Segment Start: Material for this task
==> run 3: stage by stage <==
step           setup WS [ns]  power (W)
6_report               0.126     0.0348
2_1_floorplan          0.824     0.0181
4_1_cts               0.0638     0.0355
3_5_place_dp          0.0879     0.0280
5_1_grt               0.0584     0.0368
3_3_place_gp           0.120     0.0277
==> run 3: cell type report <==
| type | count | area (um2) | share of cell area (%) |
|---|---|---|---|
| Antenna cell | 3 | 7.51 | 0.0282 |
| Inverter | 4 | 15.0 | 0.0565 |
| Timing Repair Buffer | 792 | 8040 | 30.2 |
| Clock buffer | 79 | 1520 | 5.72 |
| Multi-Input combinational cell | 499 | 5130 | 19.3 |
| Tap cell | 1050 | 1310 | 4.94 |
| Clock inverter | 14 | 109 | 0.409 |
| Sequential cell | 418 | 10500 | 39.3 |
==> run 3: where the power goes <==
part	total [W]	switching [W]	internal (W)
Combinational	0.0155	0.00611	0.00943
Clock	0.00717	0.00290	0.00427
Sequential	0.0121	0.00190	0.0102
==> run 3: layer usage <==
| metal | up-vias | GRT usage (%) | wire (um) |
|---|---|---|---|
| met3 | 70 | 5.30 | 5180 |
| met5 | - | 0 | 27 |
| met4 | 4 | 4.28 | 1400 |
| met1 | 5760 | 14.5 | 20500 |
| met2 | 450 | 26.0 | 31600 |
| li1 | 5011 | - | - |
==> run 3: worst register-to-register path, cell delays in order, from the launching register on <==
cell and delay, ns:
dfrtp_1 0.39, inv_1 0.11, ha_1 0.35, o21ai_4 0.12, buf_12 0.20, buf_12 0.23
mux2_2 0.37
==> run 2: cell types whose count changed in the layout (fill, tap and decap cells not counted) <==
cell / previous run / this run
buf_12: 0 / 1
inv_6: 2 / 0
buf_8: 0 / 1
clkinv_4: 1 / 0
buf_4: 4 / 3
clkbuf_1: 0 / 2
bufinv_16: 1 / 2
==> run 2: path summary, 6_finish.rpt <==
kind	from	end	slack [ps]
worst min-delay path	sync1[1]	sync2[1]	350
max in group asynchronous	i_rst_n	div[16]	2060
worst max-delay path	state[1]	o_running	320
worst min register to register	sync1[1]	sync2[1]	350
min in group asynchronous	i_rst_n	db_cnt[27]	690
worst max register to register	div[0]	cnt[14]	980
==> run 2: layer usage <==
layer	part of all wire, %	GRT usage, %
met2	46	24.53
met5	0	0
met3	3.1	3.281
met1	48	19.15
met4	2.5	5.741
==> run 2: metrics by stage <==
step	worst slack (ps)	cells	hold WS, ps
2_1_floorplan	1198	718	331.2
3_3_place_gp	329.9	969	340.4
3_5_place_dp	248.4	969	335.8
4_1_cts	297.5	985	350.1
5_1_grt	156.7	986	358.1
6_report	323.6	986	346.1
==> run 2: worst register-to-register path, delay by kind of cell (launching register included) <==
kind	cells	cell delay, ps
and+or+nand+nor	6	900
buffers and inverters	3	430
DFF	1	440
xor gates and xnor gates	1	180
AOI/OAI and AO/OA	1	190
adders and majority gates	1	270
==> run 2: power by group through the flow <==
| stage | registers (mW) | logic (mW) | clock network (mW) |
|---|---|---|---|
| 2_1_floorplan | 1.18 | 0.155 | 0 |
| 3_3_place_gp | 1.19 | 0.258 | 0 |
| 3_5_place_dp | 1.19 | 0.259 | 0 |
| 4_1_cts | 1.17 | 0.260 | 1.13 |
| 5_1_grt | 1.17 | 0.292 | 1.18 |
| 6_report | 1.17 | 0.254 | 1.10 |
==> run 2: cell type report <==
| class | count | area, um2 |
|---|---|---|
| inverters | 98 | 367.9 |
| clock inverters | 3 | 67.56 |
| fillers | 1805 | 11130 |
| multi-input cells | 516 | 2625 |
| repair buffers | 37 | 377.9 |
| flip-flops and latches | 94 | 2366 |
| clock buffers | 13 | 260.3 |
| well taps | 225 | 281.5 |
[src/rtl/register_file_rename_pkg.sv]
// Shared constants for the rename register file and the reorder buffer.
// Word width, register index width, ROB tag width and the reserved
// NULL_TAG (tag 0 = no in-flight producer) all live here so the
// register file and the ROB always agree on field sizes.
package register_file_rename_pkg;

    localparam int WORD_W      = 32;
    localparam int REG_INDEX_W = 5;
    localparam int REG_COUNT   = 32;
    localparam int ROB_TAG_W   = 4;

    typedef logic [WORD_W-1:0]      word_t;
    typedef logic [REG_INDEX_W-1:0] reg_index_t;
    typedef logic [ROB_TAG_W-1:0]   rob_tag_t;

    localparam rob_tag_t   NULL_TAG       = '0;
    localparam word_t      ZERO_WORD      = '0;
    localparam reg_index_t ZERO_REG_INDEX = '0;

    // True when a register index names a real, writable register (not x0)
    function automatic logic is_writable_reg(input reg_index_t idx);
        return idx != ZERO_REG_INDEX;
    endfunction

endpackage

[src/rtl/register_file_rename_read_port.sv]
// rf_read_port: one decoder source-operand port of the rename register file.
// Returns the stored value/tag of the selected register, with x0 forced to
// zero / NULL_TAG. When REGFILE_COMMIT_BYPASS_EN is defined, a commit
// landing on the selected register in the same cycle (and still owning its
// tag) is forwarded so the decoder sees the committed value immediately.
module rf_read_port
    import register_file_rename_pkg::*;
(
    input  logic [REG_INDEX_W-1:0] rs_index,
    input  logic [WORD_W-1:0]      stored_value,
    input  logic [ROB_TAG_W-1:0]   stored_tag,
    input  logic                   commit_valid,
    input  logic [REG_INDEX_W-1:0] commit_target,
    input  logic [ROB_TAG_W-1:0]   commit_tag,
    input  logic [WORD_W-1:0]      commit_data,
    output logic [WORD_W-1:0]      value,
    output logic [ROB_TAG_W-1:0]   tag
);

`ifdef REGFILE_COMMIT_BYPASS_EN
    logic bypass_hit;

    // A commit to this register forwards only if it is still the live producer
    always_comb begin
        bypass_hit = commit_valid
                  && is_writable_reg(rs_index)
                  && (commit_target == rs_index)
                  && (stored_tag == commit_tag);
    end

    // Select forwarded commit result, x0 constant, or stored state
    always_comb begin
        value = stored_value;
        tag   = stored_tag;
        if (!is_writable_reg(rs_index)) begin
            value = ZERO_WORD;
            tag   = NULL_TAG;
        end else if (bypass_hit) begin
            value = commit_data;
            tag   = NULL_TAG;
        end
    end
`else
    logic unused_bypass_inputs;

    // Commit inputs are only consumed by the bypass build
    assign unused_bypass_inputs = ^{commit_valid, commit_target, commit_tag, commit_data};

    // Select x0 constant or stored state
    always_comb begin
        value = stored_value;
        tag   = stored_tag;
        if (!is_writable_reg(rs_index)) begin
            value = ZERO_WORD;
            tag   = NULL_TAG;
        end
    end
`endif

endmodule

[src/rtl/register_file_rename.sv]
// register_file_rename: architectural register file with per-register
// rename tags, between the decoder and the reorder buffer.
//  - Issue tags the destination with the new ROB entry.
//  - Commit always writes the value; it clears the tag only if the tag
//    still names the committing entry (a newer producer keeps ownership).
//  - Rollback drops every tag but keeps committed values.
// Widths come from register_file_rename_pkg (ROB_TAG_W, REG_COUNT).
// Optional macro REGFILE_COMMIT_BYPASS_EN forwards same-cycle commits to
// the read ports (see rf_read_port).
module register_file_rename
    import register_file_rename_pkg::*;
(
    input  logic                   clk,
    input  logic                   rst,
    input  logic                   rollback_in,

    input  logic [REG_INDEX_W-1:0] dec_rs1_in,
    input  logic [REG_INDEX_W-1:0] dec_rs2_in,
    output logic [WORD_W-1:0]      dec_Vj_out,
    output logic [ROB_TAG_W-1:0]   dec_Qj_out,
    output logic [WORD_W-1:0]      dec_Vk_out,
    output logic [ROB_TAG_W-1:0]   dec_Qk_out,

    input  logic                   dec_issue_in,
    input  logic [REG_INDEX_W-1:0] dec_rd_in,
    input  logic [ROB_TAG_W-1:0]   dec_rd_tag_in,

    input  logic                   commit_rf_signal_in,
    input  logic [ROB_TAG_W-1:0]   commit_tag_in,
    input  logic [WORD_W-1:0]      commit_data_in,
    input  logic [REG_INDEX_W-1:0] commit_target_in
);

    logic [WORD_W-1:0]    value_q [REG_COUNT];
    logic [ROB_TAG_W-1:0] tag_q   [REG_COUNT];

    logic issue_en;
    logic commit_en;
    logic commit_owns_tag;

    // Decode which updates take effect this cycle
    always_comb begin
        issue_en        = dec_issue_in && is_writable_reg(dec_rd_in) && !rollback_in;
        commit_en       = commit_rf_signal_in && is_writable_reg(commit_target_in);
        commit_owns_tag = commit_en && (tag_q[commit_target_in] == commit_tag_in);
    end

    // Value storage: cleared on reset, written only by commit, untouched by rollback
    always_ff @(posedge clk) begin
        if (rst) begin
            for (int i = 0; i < REG_COUNT; i++) begin
                value_q[i] <= ZERO_WORD;
            end
        end else if (commit_en) begin
            value_q[commit_target_in] <= commit_data_in;
        end
    end

    // Tag storage: rollback clears all, commit releases its own tag, issue claims (issue wins)
    always_ff @(posedge clk) begin
        if (rst) begin
            for (int i = 0; i < REG_COUNT; i++) begin
                tag_q[i] <= NULL_TAG;
            end
        end else if (rollback_in) begin
            for (int i = 0; i < REG_COUNT; i++) begin
                tag_q[i] <= NULL_TAG;
            end
        end else begin
            if (commit_owns_tag) begin
                tag_q[commit_target_in] <= NULL_TAG;
            end
            if (issue_en) begin
                tag_q[dec_rd_in] <= dec_rd_tag_in;
            end
        end
    end

    rf_read_port u_read_rs1 (
        .rs_index      (dec_rs1_in),
        .stored_value  (value_q[dec_rs1_in]),
        .stored_tag    (tag_q[dec_rs1_in]),
        .commit_valid  (commit_rf_signal_in),
        .commit_target (commit_target_in),
        .commit_tag    (commit_tag_in),
        .commit_data   (commit_data_in),
        .value         (dec_Vj_out),
        .tag           (dec_Qj_out)
    );

    rf_read_port u_read_rs2 (
        .rs_index      (dec_rs2_in),
        .stored_value  (value_q[dec_rs2_in]),
        .stored_tag    (tag_q[dec_rs2_in]),
        .commit_valid  (commit_rf_signal_in),
        .commit_target (commit_target_in),
        .commit_tag    (commit_tag_in),
        .commit_data   (commit_data_in),
        .value         (dec_Vk_out),
        .tag           (dec_Qk_out)
    );

endmodule

[config.mk]
export PLATFORM = sky130hd
export DESIGN_NAME = register_file_rename
export DESIGN_NICKNAME = d
export VERILOG_FILES = /design/src/rtl/register_file_rename_pkg.sv /design/src/rtl/register_file_rename_read_port.sv /design/src/rtl/register_file_rename.sv
export SDC_FILE = /design/constraint.sdc
export NUM_CORES = 2
export LEC_CHECK = 0
export CAP_MARGIN = 20
export CORE_MARGIN = 10
export CORE_UTILIZATION = 56
export DETAILED_ROUTE_END_ITERATION = 10
export PLACE_DENSITY = 0.72
export SETUP_SLACK_MARGIN = 0.1
export SYNTH_ARGS = -nofsm -noshare
export SYNTH_HDL_FRONTEND = slang
export SYNTH_SLANG_ARGS = --single-unit
[constraint.sdc]
create_clock -name clk -period 13.1 [get_ports clk]
set_clock_uncertainty 0.05 [all_clocks]
set_input_delay 3.275 -clock clk [delete_from_list [all_inputs] [get_ports clk]]
set_output_delay 3.275 -clock clk [all_outputs]
set_load 0.02 [all_outputs]
Word level (Yosys, flattened, before mapping)
Memory sizes are Yosys's and may differ from the RTL's.
Cells that the tools add are included.
{"block": "classes", "n_addsub": 0, "n_mul": 0, "div": 0, "n_lt_le_gt_ge": 0, "eq_ne": 1, "shifts": 0, "mux": 61, "bitwise_logic": 32, "n_reduce_logical": 12}
{"operator": "4-bit two-way mux", "n": 36}
{"operator": "32-bit two-way mux", "n": 3}
{"operator": "1-bit OR", "n": 32}
{"operator": "32-bit OR reduction", "n": 1}
{"operator": "5-bit nonzero test", "n": 4}
{"operator": "1-bit two-way mux", "n": 19}
{"operator": "5-bit two-way mux", "n": 3}
{"operator": "4-bit OR reduction", "n": 2}
{"operator": "4-bit == test", "n": 1}
{"operator": "1-bit logical AND", "n": 4}
{"operator": "1-bit logical NOT", "n": 1}
{"block": "word_totals", "regBits": 0, "latchBits": 0, "ramBits": 1152, "romBits": 0, "in_bits": 65, "out_inout_bits": 72, "elab_cells": 108, "mem_count": 2}
{"memory": "value_q", "words": 32, "width": 32, "rd": 2, "rd_ports_with_merged_regs": 0, "write_ports": 32, "line_no": "register_file_rename.sv:34", "rtl": "logic [WORD_W-1:0] value_q [REG_COUNT];"}
{"memory": "tag_q", "words": 32, "width": 4, "rd": 3, "rd_ports_with_merged_regs": 0, "write_ports": 32, "line_no": "register_file_rename.sv:35", "rtl": "logic [ROB_TAG_W-1:0] tag_q [REG_COUNT];"}

Depth between registers and ports, before layout
{"block": "logic_depth", "word_depth": 9, "mapped_depth": 10, "ltp_nobuf": 6}

Modules after synthesis
A second synthesis with hierarchy kept.
{"block": "unflattened", "hier_cells": 3890, "hier_area_um2": 63229.4}
{"mod": "register_file_rename", "instances": 1, "cells_each": 3802, "area_each_um2": 62526.2, "seq_area_each_um2": 34593.2}
{"mod": "rf_read_port", "instances": 2, "cells_each": 44, "area_each_um2": 351.6, "seq_area_each_um2": 0.0}

Worst setup path after synthesis
Ideal clock, no wire load.
{"block": "synth_path", "kind": "input -> output", "from": "in dec_rs2_in[0]", "to": "out dec_Qk_out[0]", "arrival_time_ns": 5.873, "required_ns": 9.775, "setup_slack_ns": 3.902, "cell_stages": 9, "n_path_buf": 5, "path_cell_list": "clkbuf_1 > clkbuf_1 > buf_2 > buf_2 > clkbuf_1 > mux2i_1 > o221ai_1 > a221oi_1 > a211oi_1"}
{"block": "synth_via", "elab_chain_len": 2, "word_cells_on_any_way": 3, "cone_classes": "mux (1); reduce/logical (1); memory (1)"}
{"item": "start, declared", "line_no": "register_file_rename.sv:18", "rtl": "input logic [REG_INDEX_W-1:0] dec_rs2_in,"}
{"item": "memory 32 x 4 bit or 5-bit nonzero test (tied branches)"}
{"item": "4-bit two-way mux *", "line_no": "register_file_rename_read_port.sv:53", "rtl": "if (!is_writable_reg(rs_index)) begin"}
{"item": "end, declared", "line_no": "register_file_rename.sv:22", "rtl": "output logic [ROB_TAG_W-1:0] dec_Qk_out,"}
Mark *: on every way between the ends. The rest lies on a longest branch, timed or not.

Worst setup path in the final report
{"block": "layout_path", "from": "in dec_rs1_in[1]", "to": "out dec_Vj_out[17]"}
{"block": "layout_via", "elab_chain_len": 2, "word_cells_on_any_way": 3, "cone_classes": "mux (1); reduce/logical (1); memory (1)"}
{"item": "start, declared", "line_no": "register_file_rename.sv:17", "rtl": "input logic [REG_INDEX_W-1:0] dec_rs1_in,"}
{"item": "memory 32 x 32 bit or 5-bit nonzero test (tied branches)"}
{"item": "32-bit two-way mux *", "line_no": "register_file_rename_read_port.sv:53"}
{"item": "end, declared", "line_no": "register_file_rename.sv:19", "rtl": "output logic [WORD_W-1:0] dec_Vj_out,"}
Marks and branches as above.

==> metrics.txt <==
Die Ht 355 µm; status finished clean; Clk network pwr share 38.9%; Leak approximately 24 nW; Final Total Pwr 9.11 mW; layout cells sized above 1 24.5%; post-route ant nets 0; most common cell after layout, fill and taps aside edfxtp_1; Syn Area/Cell approximately 15 µm²; FF+latch area ~35000 µm²; root buffer cell clkbuf_16; Rows 122; GRT Overall Usage 32.8%; # fillers 8085; Sw Pwr about 2.3 mW; Worst EP arrival 6.83 ns; detailed router's first-iteration violation count between 6k and 7k; final period utilization 77.5%; synthesized cell area 62900 µm²; final hold viol count 0; total number of vias roughly 41k; Post-DP Area between 60000 and 70000 µm²; deepest clock path buffer count 3; startpoint types input port; # IOs 137; Crit. End Element primary output; Pre-Repair DR Iteration Count 5; Critical Setup Path Class in2out; Post-CTS Resized 0; initial antenna violation count 23; Max Clk Rate 98.4 MHz; final setup margin roughly 2.9 ns; count of pins over their slew limit 0; starting density of the core 56.6%; IO buf count roughly 140; Main synth FF type edfxtp_1; Peak VDD IR 0.000104 V; Setup WS pre-CTS 2.99 ns; critical path buffer and inverter count 3; Slew headroom between 20% and 30%; RSZ-0062 raised after global routing no; min cycle time layout 10.16 ns; register share of total power between 40 and 50%; Ys Warns 0; grt ovf 0; Design Area, Final 69900 µm²; TritonCTS clock tree built; worst path cell trace buf_8 > buf_12 > mux4_2 > mux4_2 > mux2i_1 > nor2_1 > clkdlybuf4s50_1; Seq cells post-synth 1152; Worst Hold Class reg2reg; # DRC 0; Synth async-reset ratio 0%; multi-input gate area in the final layout 27000 µm²; Avg Vias per Cell 7.15; Power Internal 6.81 mW; CTS buffer count 130; vias in the first global route roughly 40k; Die W 355 µm; pwr dens 130 nW/µm²; crit path max-delay cell type buf_12; Critical Path Fanout Max 110; global placement routability congestion ~0.89; DP Wirelength 117 mm; Routed WL between 200 and 250 mm; Clock Latency Late Sink 0.76 ns; largest net degree at the start of global routing 111; Post-CTS Hold Fix Bufs 0; endpoints failing setup 0; area delta synth->final 11.1%; slowest stage delay, CP 0.63 ns; routed length per instance 36.6 µm; Clock transition at path regs 0.06 ns; Unique masters post-synth 50; CORE AREA approximately 110000 µm²; Least-Margin Pin Slew 1.18 ns; Post-Syn Instances 4108; Max Cap Viol 0; combinational power share roughly an eighth; Post-CTS Setup Inserts 0; H-tree levels 4; Die ar. 126000 µm²; Clock Sinks 1152; register area share after synthesis between 50% and 60%; Most Frequent Cell on Critical Path mux4_2; Top delay family on crit path buffers and inverters; Net Sw Frac 25.3%; Final TNS setup 0 ns; commonest cells after routing, fill and taps aside edfxtp_1 (1152), and2_1 (1115), mux4_2 (597), mux2i_1 (199), clkbuf_16 (135); Final Net Count 4147; first-pass GRT wire length about 300 mm; Required @ worst endpoint between 9 and 10 ns; Post-synth EDFFs between 1k and 1.5k
-- state kept, by name, indices dropped and copies added, names as in the netlist --
register,count
tag_q,128
value_q,1024
-- path summary, 6_finish.rpt --
path                  from              to  slack [ns]  cells after the start
max reg2reg    tag_q[7][3]     tag_q[5][2]        9.22                      7
max          dec_rs1_in[1]  dec_Vj_out[17]        2.94                      7
min reg2reg   tag_q[24][1]     tag_q[9][0]        1.54                      7
min           tag_q[24][1]     tag_q[9][0]        1.54                      7
-- tightest hold or removal path: cells and delay by family (launching register included) --
family                 cells  cell delay [ns]
buffers and inverters      1             0.21
AOI/OAI and AO/OA          2             0.37
and+or+nand+nor            3             0.37
DFF                        1             0.36
muxes                      1             0.08
-- per-layer routing --
| layer | GRT usage, % | wire length [µm] | up-vias |
|---|---|---|---|
| met5 | 0 | 66 | - |
| met4 | 14.4 | 9780 | 10 |
| met3 | 8.97 | 29300 | 607 |
| li1 | - | - | 15900 |
| met1 | 44.6 | 73900 | 20700 |
| met2 | 49.7 | 95100 | 3419 |
-- cells by family (layout without fill, tap and decap cells) --
kind of cell	Yosys count	in the layout	synth area share (%)
flip-flops	1152	1152	55.0
buffers and inverters	446	485	2.75
AND/OR/NAND/NOR	1383	1383	13.2
other	1	49	0.00596
AO/OA/AOI/OAI	267	267	3.19
multiplexers	859	859	25.9
-- cells in the mapped netlist, types with 7 or more instances --
master       n  area, µm²
mux2_2      54        608
a221oi_1    32        280
a22oi_1     12       90.1
nor3_1      22        110
edfxtp_1  1152      34600
a31o_1      27        236
clkbuf_1   355       1330
o211ai_1    12       90.1
o22ai_1     35        219
or2_2       35        219
mux2i_1    199       1990
a211oi_1    22        165
a21oi_1     23        115
o21ai_0     27        135
buf_1       76        285
o221ai_1    33        289
a22o_1       7       61.3
a211o_1     22        193
and3_1      12       75.1
nand2b_1    21        131
nor2b_1      7       43.8
nor2_1     133        499
mux4_2     597      13400
buf_2        9       45.0
nand2_1     13       48.8
mux4_1       9        236
and2_1    1115       6980
-- power groups by stage --
stage | combinational [mW] | clock (mW) | sequential [mW]
floorplan | 0.745 | 0 | 4.39
global placement | 1.17 | 0 | 4.42
detailed placement | 1.18 | 0 | 4.44
CTS | 1.18 | 3.55 | 4.36
global route | 1.24 | 3.71 | 4.39
finish | 1.20 | 3.54 | 4.37
-- per-stage QoR --
stage	hold WS [ns]	std cells	util (%)
global placement	1.47	5436	59.2
CTS	1.51	5668	62.8
detailed placement	1.49	5436	59.2
global route	1.62	5674	62.9
finish	1.54	5683	62.9
floorplan	1.29	4143	-
-- layout make-up --
class | count | share of cell area [%]
multi-input combinational | 2545 | 38.6
sequential | 1152 | 49.5
inverter | 1 | 0.00537
clock buffer | 163 | 4.98
clock inverter | 69 | 0.823
antenna | 13 | 0.0465
timing repair buffer | 252 | 3.40
tap | 1488 | 2.66
(Power assumes the default switching activity.)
Segment End: Material for this task
Transcribe each line of the data above, unaltered, from the one where "1805 | 11130 |" appears to the one where "13 | 260.3 |" appears, inclusive of both.

Task solution
| fillers | 1805 | 11130 |
| multi-input cells | 516 | 2625 |
| repair buffers | 37 | 377.9 |
| flip-flops and latches | 94 | 2366 |
| clock buffers | 13 | 260.3 |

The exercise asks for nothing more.